Interactive model-based search with reactive resource allocation

Abstract

We revisit the interactive model-based approach to global optimization proposed in Wang and Garcia (J Glob Optim 61(3):479---495, 2015) in which parallel threads independently execute a model-based search method and periodically interact through a simple acceptance-rejection rule aimed at preventing duplication of search efforts. In that paper it was assumed that each thread successfully identifies a locally optimal solution every time the acceptance-rejection rule is implemented. Under this stylized model of computational time, the rate of convergence to a globally optimal solution was shown to increase exponentially in the number of threads. In practice however, the computational time required to identify a locally optimal solution varies greatly. Therefore, when the acceptance-rejection rule is implemented, several threads may fail to identify a locally optimal solution. This situation calls for reallocation of computational resources in order to speed up the identification of local optima when one or more threads repeatedly fail to do so.

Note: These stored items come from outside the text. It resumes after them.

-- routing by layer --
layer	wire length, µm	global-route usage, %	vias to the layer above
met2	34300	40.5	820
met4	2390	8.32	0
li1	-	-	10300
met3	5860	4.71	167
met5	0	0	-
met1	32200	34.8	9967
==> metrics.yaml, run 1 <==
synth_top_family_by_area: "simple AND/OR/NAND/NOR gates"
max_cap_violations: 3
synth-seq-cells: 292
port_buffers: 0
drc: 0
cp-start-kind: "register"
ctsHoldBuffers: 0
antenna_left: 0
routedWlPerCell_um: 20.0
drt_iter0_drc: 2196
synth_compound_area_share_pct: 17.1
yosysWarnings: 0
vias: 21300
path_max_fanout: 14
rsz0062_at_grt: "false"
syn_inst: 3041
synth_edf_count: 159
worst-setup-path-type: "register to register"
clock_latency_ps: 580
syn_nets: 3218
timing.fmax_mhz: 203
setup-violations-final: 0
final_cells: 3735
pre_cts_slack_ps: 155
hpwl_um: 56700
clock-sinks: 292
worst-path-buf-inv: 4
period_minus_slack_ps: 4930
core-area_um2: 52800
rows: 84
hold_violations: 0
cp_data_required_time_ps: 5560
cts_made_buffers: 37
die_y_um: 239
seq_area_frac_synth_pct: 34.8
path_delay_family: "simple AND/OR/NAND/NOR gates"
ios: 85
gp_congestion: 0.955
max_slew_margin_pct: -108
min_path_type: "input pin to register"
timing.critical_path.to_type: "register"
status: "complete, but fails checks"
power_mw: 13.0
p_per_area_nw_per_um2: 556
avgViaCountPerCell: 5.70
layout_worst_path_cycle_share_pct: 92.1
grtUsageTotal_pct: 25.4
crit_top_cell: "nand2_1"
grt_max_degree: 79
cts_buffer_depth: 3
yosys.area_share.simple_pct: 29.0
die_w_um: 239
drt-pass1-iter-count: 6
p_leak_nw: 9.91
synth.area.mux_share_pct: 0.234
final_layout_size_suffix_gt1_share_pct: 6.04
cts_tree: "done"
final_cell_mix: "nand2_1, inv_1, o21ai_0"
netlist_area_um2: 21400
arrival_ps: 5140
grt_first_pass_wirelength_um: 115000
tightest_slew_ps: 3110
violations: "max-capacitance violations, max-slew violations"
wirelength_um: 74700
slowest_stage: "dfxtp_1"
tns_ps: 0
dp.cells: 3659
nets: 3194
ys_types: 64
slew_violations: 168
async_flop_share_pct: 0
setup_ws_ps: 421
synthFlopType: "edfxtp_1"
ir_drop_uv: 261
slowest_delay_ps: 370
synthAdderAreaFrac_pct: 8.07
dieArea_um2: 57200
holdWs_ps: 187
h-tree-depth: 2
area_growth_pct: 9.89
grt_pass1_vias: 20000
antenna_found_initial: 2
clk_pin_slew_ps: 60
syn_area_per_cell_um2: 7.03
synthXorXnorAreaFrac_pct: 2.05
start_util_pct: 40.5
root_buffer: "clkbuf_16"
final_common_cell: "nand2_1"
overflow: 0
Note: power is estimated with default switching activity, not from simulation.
### src/rtl/core/rrap_pkg.sv
`default_nettype none

package rrap_pkg;

    // Generator constants
    localparam logic [31:0] SEED_MIX   = 32'h4961_6E42;
    localparam int unsigned ROT_AMOUNT = 16;

    // Register map: word index decoded from paddr[2]
    localparam logic REG_SEED = 1'b0;

    // One word of work handed from front to back
    typedef struct packed {
        logic [31:0] range_low;
        logic [31:0] span;
        logic [31:0] word;
    } job_t;

    // Back end sequencer states
    typedef enum logic [1:0] {
        BK_IDLE,
        BK_DIV,
        BK_FIN
    } back_state_t;

    // Back end control strobes
    typedef struct packed {
        logic pop;
        logic step;
        logic load_out;
    } back_ctrl_t;

endpackage

`default_nettype wire

### src/rtl/core/rrap_front.sv
`default_nettype none

module rrap_front
(
    input  wire logic              clk,
    input  wire logic              rst_n,
    input  wire logic              seed_wr,
    input  wire logic [31:0]       seed_data,
    output logic [31:0]            seed,
    input  wire logic [31:0]       range_low,
    input  wire logic [31:0]       range_high,
    input  wire logic              in_valid,
    output logic                   in_ready,
    input  wire logic              q_full,
    output logic                   q_push,
    output rrap_pkg::job_t         q_job
);

    logic [31:0] seed_reg;
    logic [31:0] gen_high_reg;
    logic [31:0] gen_low_reg;
    logic [31:0] gen_high_next;
    logic [31:0] gen_low_next;
    logic [31:0] rot_word;

    // Rotate-add step of the generator
    always_comb
    begin
        rot_word      = (gen_high_reg << rrap_pkg::ROT_AMOUNT)
                      | (gen_high_reg >> (32 - rrap_pkg::ROT_AMOUNT));
        gen_high_next = rot_word + gen_low_reg;
        gen_low_next  = gen_low_reg + gen_high_next;
    end

    assign in_ready = ~q_full;
    assign q_push   = in_valid & ~q_full;
    assign seed     = seed_reg;

    // Classify the request: span of zero means full range
    always_comb
    begin
        q_job.range_low = range_low;
        q_job.span      = range_high - range_low + 32'd1;
        q_job.word      = gen_high_next;
    end

    // Seed and generator state; a seed write reloads both words
    always_ff @(posedge clk or negedge rst_n)
    begin
        if (!rst_n)
        begin
            seed_reg     <= '0;
            gen_high_reg <= '0;
            gen_low_reg  <= rrap_pkg::SEED_MIX;
        end
        else if (seed_wr)
        begin
            seed_reg     <= seed_data;
            gen_high_reg <= seed_data;
            gen_low_reg  <= seed_data ^ rrap_pkg::SEED_MIX;
        end
        else if (q_push)
        begin
            gen_high_reg <= gen_high_next;
            gen_low_reg  <= gen_low_next;
        end
    end

endmodule

`default_nettype wire

### src/rtl/core/rrap_queue.sv
`default_nettype none

module rrap_queue
#(
    parameter int unsigned DEPTH = 2
)
(
    input  wire logic              clk,
    input  wire logic              rst_n,
    input  wire logic              push,
    input  wire rrap_pkg::job_t    push_job,
    output logic                   full,
    input  wire logic              pop,
    output logic                   not_empty,
    output rrap_pkg::job_t         head_job
);

    localparam int unsigned PTR_W = (DEPTH > 1) ? $clog2(DEPTH) : 1;
    localparam int unsigned CNT_W = $clog2(DEPTH + 1);

    rrap_pkg::job_t mem [DEPTH];

    logic [PTR_W-1:0] wr_ptr_reg;
    logic [PTR_W-1:0] rd_ptr_reg;
    logic [CNT_W-1:0] count_reg;
    logic             do_push;
    logic             do_pop;

    assign full      = (count_reg == CNT_W'(DEPTH));
    assign not_empty = (count_reg != '0);
    assign do_push   = push & ~full;
    assign do_pop    = pop & not_empty;
    assign head_job  = mem[rd_ptr_reg];

    // Storage
    always_ff @(posedge clk)
    begin
        if (do_push)
        begin
            mem[wr_ptr_reg] <= push_job;
        end
    end

    // Pointers and fill count
    always_ff @(posedge clk or negedge rst_n)
    begin
        if (!rst_n)
        begin
            wr_ptr_reg <= '0;
            rd_ptr_reg <= '0;
            count_reg  <= '0;
        end
        else
        begin
            if (do_push)
            begin
                wr_ptr_reg <= (wr_ptr_reg == PTR_W'(DEPTH - 1)) ? '0 : wr_ptr_reg + 1'b1;
            end
            if (do_pop)
            begin
                rd_ptr_reg <= (rd_ptr_reg == PTR_W'(DEPTH - 1)) ? '0 : rd_ptr_reg + 1'b1;
            end
            if (do_push && !do_pop)
            begin
                count_reg <= count_reg + 1'b1;
            end
            else if (do_pop && !do_push)
            begin
                count_reg <= count_reg - 1'b1;
            end
        end
    end

endmodule

`default_nettype wire

### src/rtl/core/rrap_back.sv
`default_nettype none

module rrap_back
(
    input  wire logic              clk,
    input  wire logic              rst_n,
    input  wire logic              q_not_empty,
    input  wire rrap_pkg::job_t    q_job,
    output logic                   q_pop,
    output logic [31:0]            value,
    output logic                   out_valid,
    input  wire logic              out_ready
);

    rrap_pkg::back_state_t state_reg;
    rrap_pkg::back_state_t state_next;
    rrap_pkg::back_ctrl_t  ctrl;

    logic [31:0] low_reg;
    logic [31:0] span_reg;
    logic [31:0] rem_reg;
    logic [31:0] dvd_reg;
    logic [4:0]  cnt_reg;
    logic [31:0] value_reg;
    logic        out_valid_reg;

    logic        out_free;
    logic [32:0] trial;
    logic [31:0] rem_step;

    assign out_free = ~out_valid_reg | out_ready;

    // Next state
    always_comb
    begin
        state_next = state_reg;
        unique case (state_reg)
            rrap_pkg::BK_IDLE:
            begin
                if (q_not_empty)
                begin
                    state_next = (q_job.span == '0) ? rrap_pkg::BK_FIN : rrap_pkg::BK_DIV;
                end
            end
            rrap_pkg::BK_DIV:
            begin
                if (cnt_reg == '0)
                begin
                    state_next = rrap_pkg::BK_FIN;
                end
            end
            rrap_pkg::BK_FIN:
            begin
                if (out_free)
                begin
                    state_next = rrap_pkg::BK_IDLE;
                end
            end
            default:
            begin
                state_next = rrap_pkg::BK_IDLE;
            end
        endcase
    end

    // Control strobes
    always_comb
    begin
        ctrl = '0;
        unique case (state_reg)
            rrap_pkg::BK_IDLE: ctrl.pop      = q_not_empty;
            rrap_pkg::BK_DIV:  ctrl.step     = 1'b1;
            rrap_pkg::BK_FIN:  ctrl.load_out = out_free;
            default:           ctrl          = '0;
        endcase
    end

    assign q_pop = ctrl.pop;

    // Restoring division, one quotient bit per cycle; only the remainder is kept
    always_comb
    begin
        trial = {rem_reg, dvd_reg[31]} - {1'b0, span_reg};
        if (trial[32])
        begin
            rem_step = {rem_reg[30:0], dvd_reg[31]};
        end
        else
        begin
            rem_step = trial[31:0];
        end
    end

    // Datapath
    always_ff @(posedge clk)
    begin
        if (ctrl.pop)
        begin
            low_reg  <= q_job.range_low;
            span_reg <= q_job.span;
            dvd_reg  <= q_job.word;
            cnt_reg  <= 5'd31;
            // full range: raw word goes straight through
            rem_reg  <= (q_job.span == '0) ? q_job.word : '0;
        end
        else if (ctrl.step)
        begin
            rem_reg <= rem_step;
            dvd_reg <= {dvd_reg[30:0], 1'b0};
            cnt_reg <= cnt_reg - 1'b1;
        end
        if (ctrl.load_out)
        begin
            value_reg <= low_reg + rem_reg;
        end
    end

    // State and output valid
    always_ff @(posedge clk or negedge rst_n)
    begin
        if (!rst_n)
        begin
            state_reg     <= rrap_pkg::BK_IDLE;
            out_valid_reg <= 1'b0;
        end
        else
        begin
            state_reg <= state_next;
            if (ctrl.load_out)
            begin
                out_valid_reg <= 1'b1;
            end
            else if (out_ready)
            begin
                out_valid_reg <= 1'b0;
            end
        end
    end

    assign value     = value_reg;
    assign out_valid = out_valid_reg;

endmodule

`default_nettype wire

### src/rtl/core/ranged_rotate_add_prng.sv
// An accepted word goes into the queue, is popped by the back end, is reduced by the
// bit-serial remainder unit, skipped for full range, and lands in the result register.
// The back end works on one word at a time: a pop, 32 divide steps, a result step.
// A short queue between front and back takes new words while a division runs.
// Reset (rst_n, async, active low): seed 0, generator words 0 and 0x49616E42,
// queue empty, no result pending.
`default_nettype none

module ranged_rotate_add_prng
#(
    parameter int unsigned QUEUE_DEPTH = 2
)
(
    input  wire logic        clk,
    input  wire logic        rst_n,
    input  wire logic        psel,
    input  wire logic        penable,
    input  wire logic        pwrite,
    input  wire logic [2:0]  paddr,
    input  wire logic [31:0] pwdata,
    output logic [31:0]      prdata,
    output logic             pready,
    input  wire logic [31:0] range_low,
    input  wire logic [31:0] range_high,
    input  wire logic        in_valid,
    output logic             in_ready,
    output logic [31:0]      value,
    output logic             out_valid,
    input  wire logic        out_ready
);

    logic           seed_wr;
    logic [31:0]    seed;
    logic           q_full;
    logic           q_push;
    logic           q_pop;
    logic           q_not_empty;
    rrap_pkg::job_t push_job;
    rrap_pkg::job_t head_job;

    // Register access
    assign pready  = 1'b1;
    assign seed_wr = psel & penable & pwrite & (paddr[2] == rrap_pkg::REG_SEED);
    assign prdata  = (paddr[2] == rrap_pkg::REG_SEED) ? seed : '0;

    rrap_front u_front
    (
        .clk        (clk),
        .rst_n      (rst_n),
        .seed_wr    (seed_wr),
        .seed_data  (pwdata),
        .seed       (seed),
        .range_low  (range_low),
        .range_high (range_high),
        .in_valid   (in_valid),
        .in_ready   (in_ready),
        .q_full     (q_full),
        .q_push     (q_push),
        .q_job      (push_job)
    );

    rrap_queue #(
        .DEPTH (QUEUE_DEPTH)
    ) u_queue
    (
        .clk       (clk),
        .rst_n     (rst_n),
        .push      (q_push),
        .push_job  (push_job),
        .full      (q_full),
        .pop       (q_pop),
        .not_empty (q_not_empty),
        .head_job  (head_job)
    );

    rrap_back u_back
    (
        .clk         (clk),
        .rst_n       (rst_n),
        .q_not_empty (q_not_empty),
        .q_job       (head_job),
        .q_pop       (q_pop),
        .value       (value),
        .out_valid   (out_valid),
        .out_ready   (out_ready)
    );

endmodule

`default_nettype wire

In this paper we consider an implementation of the interactive model-based approach that accounts for real time, that is, it takes into account the possibility that several threads may fail to identify a locally optimal solution whenever the acceptance-rejection rule is implemented. We propose a modified acceptance-rejection rule that alternates between enforcing diverse search (in order to prevent duplication) and reallocation of computational effort (in order to speed up the identification of local optima). We show that the rate of convergence in real-time increases with the number of threads. This result formalizes the idea that in parallel computing, exploitation and exploration can be complementary provided relatively simple rules for interaction are implemented. We report the results from extensive numerical experiments which are illustrate the theoretical analysis of performance.